- [Data listing]:
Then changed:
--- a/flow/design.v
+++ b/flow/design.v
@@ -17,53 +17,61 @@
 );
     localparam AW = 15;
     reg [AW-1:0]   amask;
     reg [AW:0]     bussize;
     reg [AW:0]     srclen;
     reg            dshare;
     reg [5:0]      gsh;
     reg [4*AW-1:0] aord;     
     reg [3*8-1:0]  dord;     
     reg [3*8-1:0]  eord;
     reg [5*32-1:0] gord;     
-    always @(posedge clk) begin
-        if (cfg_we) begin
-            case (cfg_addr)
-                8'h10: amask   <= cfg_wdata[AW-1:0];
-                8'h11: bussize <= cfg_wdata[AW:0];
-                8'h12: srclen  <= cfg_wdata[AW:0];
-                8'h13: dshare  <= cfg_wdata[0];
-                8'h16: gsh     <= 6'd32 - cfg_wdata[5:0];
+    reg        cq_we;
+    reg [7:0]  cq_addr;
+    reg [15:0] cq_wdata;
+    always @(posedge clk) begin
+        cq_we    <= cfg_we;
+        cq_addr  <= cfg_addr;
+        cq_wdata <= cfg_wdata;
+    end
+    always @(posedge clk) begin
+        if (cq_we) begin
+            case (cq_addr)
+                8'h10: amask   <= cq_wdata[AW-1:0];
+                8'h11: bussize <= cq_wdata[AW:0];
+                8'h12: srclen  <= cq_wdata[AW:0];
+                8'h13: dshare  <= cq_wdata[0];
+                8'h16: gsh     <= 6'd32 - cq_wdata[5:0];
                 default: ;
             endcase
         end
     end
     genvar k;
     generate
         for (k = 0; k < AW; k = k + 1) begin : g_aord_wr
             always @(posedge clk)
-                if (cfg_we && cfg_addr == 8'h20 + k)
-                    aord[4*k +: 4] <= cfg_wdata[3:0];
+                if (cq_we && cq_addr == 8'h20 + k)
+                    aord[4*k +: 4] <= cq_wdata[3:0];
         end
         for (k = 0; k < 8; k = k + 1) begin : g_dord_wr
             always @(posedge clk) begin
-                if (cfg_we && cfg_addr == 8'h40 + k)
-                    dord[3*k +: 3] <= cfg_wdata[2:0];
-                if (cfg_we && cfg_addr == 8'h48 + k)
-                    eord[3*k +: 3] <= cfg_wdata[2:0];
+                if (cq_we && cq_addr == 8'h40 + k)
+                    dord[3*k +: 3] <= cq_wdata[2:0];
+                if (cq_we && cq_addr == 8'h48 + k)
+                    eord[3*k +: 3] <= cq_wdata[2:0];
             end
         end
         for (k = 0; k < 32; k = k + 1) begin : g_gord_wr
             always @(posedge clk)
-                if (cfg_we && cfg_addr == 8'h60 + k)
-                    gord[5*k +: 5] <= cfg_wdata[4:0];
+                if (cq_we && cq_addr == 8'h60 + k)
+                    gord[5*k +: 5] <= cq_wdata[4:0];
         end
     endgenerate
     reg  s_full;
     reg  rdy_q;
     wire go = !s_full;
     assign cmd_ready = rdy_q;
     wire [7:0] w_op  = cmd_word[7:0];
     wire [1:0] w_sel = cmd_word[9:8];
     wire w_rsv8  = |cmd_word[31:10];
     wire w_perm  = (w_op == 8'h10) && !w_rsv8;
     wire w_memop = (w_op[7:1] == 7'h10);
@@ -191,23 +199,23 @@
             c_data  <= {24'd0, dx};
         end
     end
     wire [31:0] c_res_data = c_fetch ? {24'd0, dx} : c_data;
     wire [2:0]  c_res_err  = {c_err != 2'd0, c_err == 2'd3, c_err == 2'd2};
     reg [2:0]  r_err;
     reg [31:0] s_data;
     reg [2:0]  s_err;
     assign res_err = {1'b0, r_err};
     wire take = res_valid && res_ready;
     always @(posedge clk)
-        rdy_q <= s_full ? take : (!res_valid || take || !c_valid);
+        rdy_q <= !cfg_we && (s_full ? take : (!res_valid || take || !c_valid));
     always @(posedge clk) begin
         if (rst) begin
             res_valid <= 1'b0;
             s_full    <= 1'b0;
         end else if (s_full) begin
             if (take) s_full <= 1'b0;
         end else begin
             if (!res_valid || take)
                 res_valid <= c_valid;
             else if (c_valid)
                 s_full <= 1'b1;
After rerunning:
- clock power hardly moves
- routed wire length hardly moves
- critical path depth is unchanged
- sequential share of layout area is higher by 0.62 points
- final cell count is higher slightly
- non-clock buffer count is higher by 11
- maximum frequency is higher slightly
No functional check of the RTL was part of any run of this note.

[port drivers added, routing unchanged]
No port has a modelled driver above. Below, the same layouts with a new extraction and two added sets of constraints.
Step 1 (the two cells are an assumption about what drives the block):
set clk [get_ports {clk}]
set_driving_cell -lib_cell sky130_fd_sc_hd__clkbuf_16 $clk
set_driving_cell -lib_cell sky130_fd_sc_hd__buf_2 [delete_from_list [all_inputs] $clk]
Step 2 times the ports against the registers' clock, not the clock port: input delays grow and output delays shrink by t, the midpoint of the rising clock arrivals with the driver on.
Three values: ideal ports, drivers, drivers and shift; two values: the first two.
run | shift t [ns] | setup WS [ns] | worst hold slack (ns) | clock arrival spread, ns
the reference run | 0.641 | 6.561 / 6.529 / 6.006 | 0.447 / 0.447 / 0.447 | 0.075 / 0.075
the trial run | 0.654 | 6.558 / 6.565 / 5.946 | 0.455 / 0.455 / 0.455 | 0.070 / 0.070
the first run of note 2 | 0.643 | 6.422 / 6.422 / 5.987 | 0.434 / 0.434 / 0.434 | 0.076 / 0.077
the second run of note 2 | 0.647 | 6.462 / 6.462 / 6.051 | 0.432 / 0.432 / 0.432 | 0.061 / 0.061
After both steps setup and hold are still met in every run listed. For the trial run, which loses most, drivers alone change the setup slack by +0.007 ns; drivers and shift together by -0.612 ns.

- [Task to carry out]: Set down exactly, and only, the lines from the one containing "end else begin" through the final line of the entries above.

- [Solution to this task]:
         end else begin
             if (!res_valid || take)
                 res_valid <= c_valid;
             else if (c_valid)
                 s_full <= 1'b1;
After rerunning:
- clock power hardly moves
- routed wire length hardly moves
- critical path depth is unchanged
- sequential share of layout area is higher by 0.62 points
- final cell count is higher slightly
- non-clock buffer count is higher by 11
- maximum frequency is higher slightly
No functional check of the RTL was part of any run of this note.

[port drivers added, routing unchanged]
No port has a modelled driver above. Below, the same layouts with a new extraction and two added sets of constraints.
Step 1 (the two cells are an assumption about what drives the block):
set clk [get_ports {clk}]
set_driving_cell -lib_cell sky130_fd_sc_hd__clkbuf_16 $clk
set_driving_cell -lib_cell sky130_fd_sc_hd__buf_2 [delete_from_list [all_inputs] $clk]
Step 2 times the ports against the registers' clock, not the clock port: input delays grow and output delays shrink by t, the midpoint of the rising clock arrivals with the driver on.
Three values: ideal ports, drivers, drivers and shift; two values: the first two.
run | shift t [ns] | setup WS [ns] | worst hold slack (ns) | clock arrival spread, ns
the reference run | 0.641 | 6.561 / 6.529 / 6.006 | 0.447 / 0.447 / 0.447 | 0.075 / 0.075
the trial run | 0.654 | 6.558 / 6.565 / 5.946 | 0.455 / 0.455 / 0.455 | 0.070 / 0.070
the first run of note 2 | 0.643 | 6.422 / 6.422 / 5.987 | 0.434 / 0.434 / 0.434 | 0.076 / 0.077
the second run of note 2 | 0.647 | 6.462 / 6.462 / 6.051 | 0.432 / 0.432 / 0.432 | 0.061 / 0.061
After both steps setup and hold are still met in every run listed. For the trial run, which loses most, drivers alone change the setup slack by +0.007 ns; drivers and shift together by -0.612 ns.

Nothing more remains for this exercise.